TASK TO CARRY OUT: Find the line containing "a22oi_1,1,1" in the listing below. Repeat it exactly, along with each following line up to and including the one containing "Multi-Input combinational cell: 85 / 0.550".

>>>>

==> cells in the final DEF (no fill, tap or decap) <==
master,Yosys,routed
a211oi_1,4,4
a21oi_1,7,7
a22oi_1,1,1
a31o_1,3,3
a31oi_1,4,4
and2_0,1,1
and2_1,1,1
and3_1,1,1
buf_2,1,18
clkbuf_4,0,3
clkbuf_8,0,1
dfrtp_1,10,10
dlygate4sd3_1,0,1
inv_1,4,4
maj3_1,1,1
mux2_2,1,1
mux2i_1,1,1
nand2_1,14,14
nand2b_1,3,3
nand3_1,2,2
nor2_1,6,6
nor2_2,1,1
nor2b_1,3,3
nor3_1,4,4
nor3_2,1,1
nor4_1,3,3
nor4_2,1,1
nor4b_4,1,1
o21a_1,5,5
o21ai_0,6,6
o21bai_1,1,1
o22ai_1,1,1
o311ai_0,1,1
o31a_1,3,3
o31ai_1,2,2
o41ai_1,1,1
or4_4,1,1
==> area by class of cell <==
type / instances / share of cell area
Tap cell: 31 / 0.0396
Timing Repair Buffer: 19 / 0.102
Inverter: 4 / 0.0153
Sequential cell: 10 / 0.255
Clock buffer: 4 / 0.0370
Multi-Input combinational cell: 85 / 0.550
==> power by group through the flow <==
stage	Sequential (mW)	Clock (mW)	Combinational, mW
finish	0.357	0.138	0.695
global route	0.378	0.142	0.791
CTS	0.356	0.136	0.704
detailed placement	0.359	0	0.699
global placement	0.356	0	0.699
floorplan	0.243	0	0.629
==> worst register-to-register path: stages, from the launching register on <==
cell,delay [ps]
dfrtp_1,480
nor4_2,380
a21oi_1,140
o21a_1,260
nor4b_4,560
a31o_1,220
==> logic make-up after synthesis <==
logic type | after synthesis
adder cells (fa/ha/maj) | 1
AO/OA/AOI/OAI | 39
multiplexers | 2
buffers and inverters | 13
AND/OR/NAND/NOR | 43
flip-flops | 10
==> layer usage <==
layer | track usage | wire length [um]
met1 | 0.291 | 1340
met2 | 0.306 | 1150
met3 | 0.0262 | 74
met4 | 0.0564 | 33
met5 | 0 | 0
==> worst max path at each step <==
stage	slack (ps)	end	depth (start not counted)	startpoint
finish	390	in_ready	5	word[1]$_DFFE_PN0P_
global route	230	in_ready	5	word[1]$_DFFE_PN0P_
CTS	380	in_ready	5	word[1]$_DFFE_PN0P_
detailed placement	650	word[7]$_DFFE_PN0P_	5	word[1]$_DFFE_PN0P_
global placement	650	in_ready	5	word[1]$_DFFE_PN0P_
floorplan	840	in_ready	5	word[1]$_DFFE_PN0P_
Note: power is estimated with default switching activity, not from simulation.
$ cat config.mk
export PLATFORM = sky130hd
export DESIGN_NAME = banco_reg_sb_flat
export DESIGN_NICKNAME = d
export VERILOG_FILES = /design/src/rtl/banco_reg_sb_if.sv /design/src/rtl/banco_reg_sb.sv /design/src/flat_wrapper.sv
export SDC_FILE = /design/constraint.sdc
export NUM_CORES = 2
export LEC_CHECK = 0
export CAP_MARGIN = 20
export CORE_UTILIZATION = 50
export CTS_BUF_LIST = sky130_fd_sc_hd__clkbuf_2
export DETAILED_ROUTE_END_ITERATION = 6
export GPL_ROUTABILITY_DRIVEN = 1
export PLACE_DENSITY_LB_ADDON = 0.2
export SYNTH_ARGS = -nofsm -noshare
export SYNTH_HDL_FRONTEND = slang
export SYNTH_SLANG_ARGS = --single-unit
$ cat constraint.sdc
create_clock -name clk -period 2.15 [get_ports clk]
set_input_delay 0.215 -clock clk [delete_from_list [all_inputs] [get_ports clk]]
set_output_delay 0.215 -clock clk [all_outputs]
set_load 0.01 [all_outputs]
$ cat src/rtl/banco_reg_sb_if.sv
`default_nettype none
// ============================================================================
//  Module      : banco_reg_sb_if
//  Description : Decode/writeback bus of the register bank with busy
//                scoreboard: two read ports, one write port, one reserve port.
//  Revision    : 1.0 - initial release
// ============================================================================
interface banco_reg_sb_if #(
    parameter int DATA_W = 32,
    parameter int ADDR_W = 5
);
    logic [ADDR_W-1:0] Reg1;
    logic [ADDR_W-1:0] Reg2;
    logic [DATA_W-1:0] DataReg1;
    logic [DATA_W-1:0] DataReg2;
    logic              Busy1;
    logic              Busy2;
    logic              RegEn;
    logic [ADDR_W-1:0] WriteAddr;
    logic [DATA_W-1:0] Data;
    logic              RsvEn;
    logic [ADDR_W-1:0] RsvAddr;
    logic              AnyBusy;

    // Pipeline side: drives addresses, write and reserve requests.
    modport master (
        output Reg1, Reg2, RegEn, WriteAddr, Data, RsvEn, RsvAddr,
        input  DataReg1, DataReg2, Busy1, Busy2, AnyBusy
    );

    // Register bank side.
    modport slave (
        input  Reg1, Reg2, RegEn, WriteAddr, Data, RsvEn, RsvAddr,
        output DataReg1, DataReg2, Busy1, Busy2, AnyBusy
    );
endinterface
`default_nettype wire

$ cat src/rtl/banco_reg_sb.sv
`default_nettype none
// ============================================================================
//  Module      : banco_reg_sb
//  Description : Register bank (2 async read ports, 1 sync write port,
//                synchronous clear) with a per-register busy scoreboard.
//                Issue reserves a destination, writeback releases it.
//                Optional macro BANCOREG_BYPASS_EN enables write-to-read
//                forwarding of data and busy status in the write cycle.
//  Revision    : 1.0 - initial release
// ============================================================================
module banco_reg_sb #(
    parameter int DATA_W   = 32,
    parameter int ADDR_W   = 5,
    parameter int ZERO_REG = 1
) (
    input  wire logic       clk,
    input  wire logic       rst,
    banco_reg_sb_if.slave   bus
);

    localparam int c_DEPTH   = 1 << ADDR_W;
    localparam bit c_ZERO_EN = (ZERO_REG != 0);

    logic [DATA_W-1:0]  r_mem [c_DEPTH];
    logic [c_DEPTH-1:0] r_busy;

    // Register 0 is hard-wired when enabled, so its writes and reserves vanish.
    logic w_wr_ok;
    logic w_rsv_ok;
    assign w_wr_ok  = bus.RegEn && !(c_ZERO_EN && (bus.WriteAddr == '0));
    assign w_rsv_ok = bus.RsvEn && !(c_ZERO_EN && (bus.RsvAddr   == '0));

    // Storage: synchronous clear, otherwise the writeback value is captured.
    always_ff @(posedge clk) begin
        if (rst) begin
            for (int i = 0; i < c_DEPTH; i++) begin
                r_mem[i] <= '0;
            end
        end else if (w_wr_ok) begin
            r_mem[bus.WriteAddr] <= bus.Data;
        end
    end

    // Scoreboard: the reserve is assigned last so a same-cycle reserve of the
    // written register wins over the release (the new producer is pending).
    always_ff @(posedge clk) begin
        if (rst) begin
            r_busy <= '0;
        end else begin
            if (w_wr_ok) begin
                r_busy[bus.WriteAddr] <= 1'b0;
            end
            if (w_rsv_ok) begin
                r_busy[bus.RsvAddr] <= 1'b1;
            end
        end
    end

    // Two identical read ports: data and busy are pure functions of the
    // address and the stored state (plus the live write when forwarding).
    for (genvar p = 0; p < 2; p++) begin : g_port
        logic [ADDR_W-1:0] w_raddr;
        logic [DATA_W-1:0] w_rdata;
        logic              w_rbusy;

        assign w_raddr = (p == 0) ? bus.Reg1 : bus.Reg2;

        // Read mux with optional forwarding and zero-register override.
        always_comb begin
            w_rdata = r_mem[w_raddr];
            w_rbusy = r_busy[w_raddr];
`ifdef BANCOREG_BYPASS_EN
            if (w_wr_ok && (bus.WriteAddr == w_raddr)) begin
                w_rdata = bus.Data;
                w_rbusy = w_rsv_ok && (bus.RsvAddr == w_raddr);
            end
`endif
            if (c_ZERO_EN && (w_raddr == '0)) begin
                w_rdata = '0;
                w_rbusy = 1'b0;
            end
        end
    end

    assign bus.DataReg1 = g_port[0].w_rdata;
    assign bus.DataReg2 = g_port[1].w_rdata;
    assign bus.Busy1    = g_port[0].w_rbusy;
    assign bus.Busy2    = g_port[1].w_rbusy;
    assign bus.AnyBusy  = |r_busy;

endmodule
`default_nettype wire
$ cat src/flat_wrapper.sv
// flat-port wrapper written by rule: the top's interface ports become plain ports
module banco_reg_sb_flat 
#(
    parameter int DATA_W   = 32,
    parameter int ADDR_W   = 5,
    parameter int ZERO_REG = 1
)
  (clk, rst, bus_Reg1, bus_Reg2, bus_RegEn, bus_WriteAddr, bus_Data, bus_RsvEn, bus_RsvAddr, bus_DataReg1, bus_DataReg2, bus_Busy1, bus_Busy2, bus_AnyBusy);
  banco_reg_sb_if #(.DATA_W(DATA_W), .ADDR_W(ADDR_W)) bus_i ();
  input  wire logic clk;
  input  wire logic rst;
  input wire logic [$bits(bus_i.Reg1)-1:0] bus_Reg1;
  input wire logic [$bits(bus_i.Reg2)-1:0] bus_Reg2;
  input wire logic [$bits(bus_i.RegEn)-1:0] bus_RegEn;
  input wire logic [$bits(bus_i.WriteAddr)-1:0] bus_WriteAddr;
  input wire logic [$bits(bus_i.Data)-1:0] bus_Data;
  input wire logic [$bits(bus_i.RsvEn)-1:0] bus_RsvEn;
  input wire logic [$bits(bus_i.RsvAddr)-1:0] bus_RsvAddr;
  output wire logic [$bits(bus_i.DataReg1)-1:0] bus_DataReg1;
  output wire logic [$bits(bus_i.DataReg2)-1:0] bus_DataReg2;
  output wire logic [$bits(bus_i.Busy1)-1:0] bus_Busy1;
  output wire logic [$bits(bus_i.Busy2)-1:0] bus_Busy2;
  output wire logic [$bits(bus_i.AnyBusy)-1:0] bus_AnyBusy;
  assign bus_i.Reg1 = bus_Reg1;
  assign bus_i.Reg2 = bus_Reg2;
  assign bus_i.RegEn = bus_RegEn;
  assign bus_i.WriteAddr = bus_WriteAddr;
  assign bus_i.Data = bus_Data;
  assign bus_i.RsvEn = bus_RsvEn;
  assign bus_i.RsvAddr = bus_RsvAddr;
  assign bus_DataReg1 = bus_i.DataReg1;
  assign bus_DataReg2 = bus_i.DataReg2;
  assign bus_Busy1 = bus_i.Busy1;
  assign bus_Busy2 = bus_i.Busy2;
  assign bus_AnyBusy = bus_i.AnyBusy;
  banco_reg_sb #(.DATA_W(DATA_W), .ADDR_W(ADDR_W), .ZERO_REG(ZERO_REG)) u_core (.clk(clk), .rst(rst), .bus(bus_i));
endmodule
Word level (Yosys, flattened, before mapping)
Memory sizes are Yosys's and may differ from the RTL's. Cells that the tools add are included. Widths: inputs -> output; s select.

$lt $le $gt $ge: 6. Reductions and logical operators: 12. Mux-type cells: 23. Bitwise logic cells: 3.

Operators by type and width (number): $mux 32 (6); $reduce_or 32->1 (2); $and 32x32->32 (1); $not 32->32 (1); $or 32x32->32 (1); $lt 5x6->1 const B (4); $logic_not 5->1 (4); $mux 1 (12); $bmux 1 s5 (2); $demux 1 s5 (2); $ge 5x1->1 const B (2); $mux 5 (1); $logic_and 1x1->1 (4); $logic_not 1->1 (2).

Memories: 1. Memory bits (writable): 1024. Flip-flop bits (word level): 32. Input port bits: 56.

Memory list: u_core.r_mem (words 32, bits a word 32, rd ports 2, clocked after Yosys merged registers in 0, write ports 32, line banco_reg_sb.sv:24) `logic [DATA_W-1:0] r_mem [c_DEPTH];`.

Longest topological paths before layout
Depth after elaboration: 10. Gate-level depth with buffers: 8. Gate-level depth less buffers: 4.

Worst setup path after synthesis
Ideal clock, no wire load.

Path type: input port to flip-flop. Start point: in bus_WriteAddr[2]. End point: mem u_core.r_mem[4][0] (enable). Arrival time: 1.593 ns. Slack: 0.169 ns. Buffers on the path: 1. Cell stages on the path: 3. Path through: clkbuf_1 nor3b_1 a21o_1.

RTL lines: start, declared (line flat_wrapper.sv:15) `input wire logic [$bits(bus_i.WriteAddr)-1:0] bus_WriteAddr;`; end, declared (line banco_reg_sb.sv:24).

<<<<

FINISHED TASK:
a22oi_1,1,1
a31o_1,3,3
a31oi_1,4,4
and2_0,1,1
and2_1,1,1
and3_1,1,1
buf_2,1,18
clkbuf_4,0,3
clkbuf_8,0,1
dfrtp_1,10,10
dlygate4sd3_1,0,1
inv_1,4,4
maj3_1,1,1
mux2_2,1,1
mux2i_1,1,1
nand2_1,14,14
nand2b_1,3,3
nand3_1,2,2
nor2_1,6,6
nor2_2,1,1
nor2b_1,3,3
nor3_1,4,4
nor3_2,1,1
nor4_1,3,3
nor4_2,1,1
nor4b_4,1,1
o21a_1,5,5
o21ai_0,6,6
o21bai_1,1,1
o22ai_1,1,1
o311ai_0,1,1
o31a_1,3,3
o31ai_1,2,2
o41ai_1,1,1
or4_4,1,1
==> area by class of cell <==
type / instances / share of cell area
Tap cell: 31 / 0.0396
Timing Repair Buffer: 19 / 0.102
Inverter: 4 / 0.0153
Sequential cell: 10 / 0.255
Clock buffer: 4 / 0.0370
Multi-Input combinational cell: 85 / 0.550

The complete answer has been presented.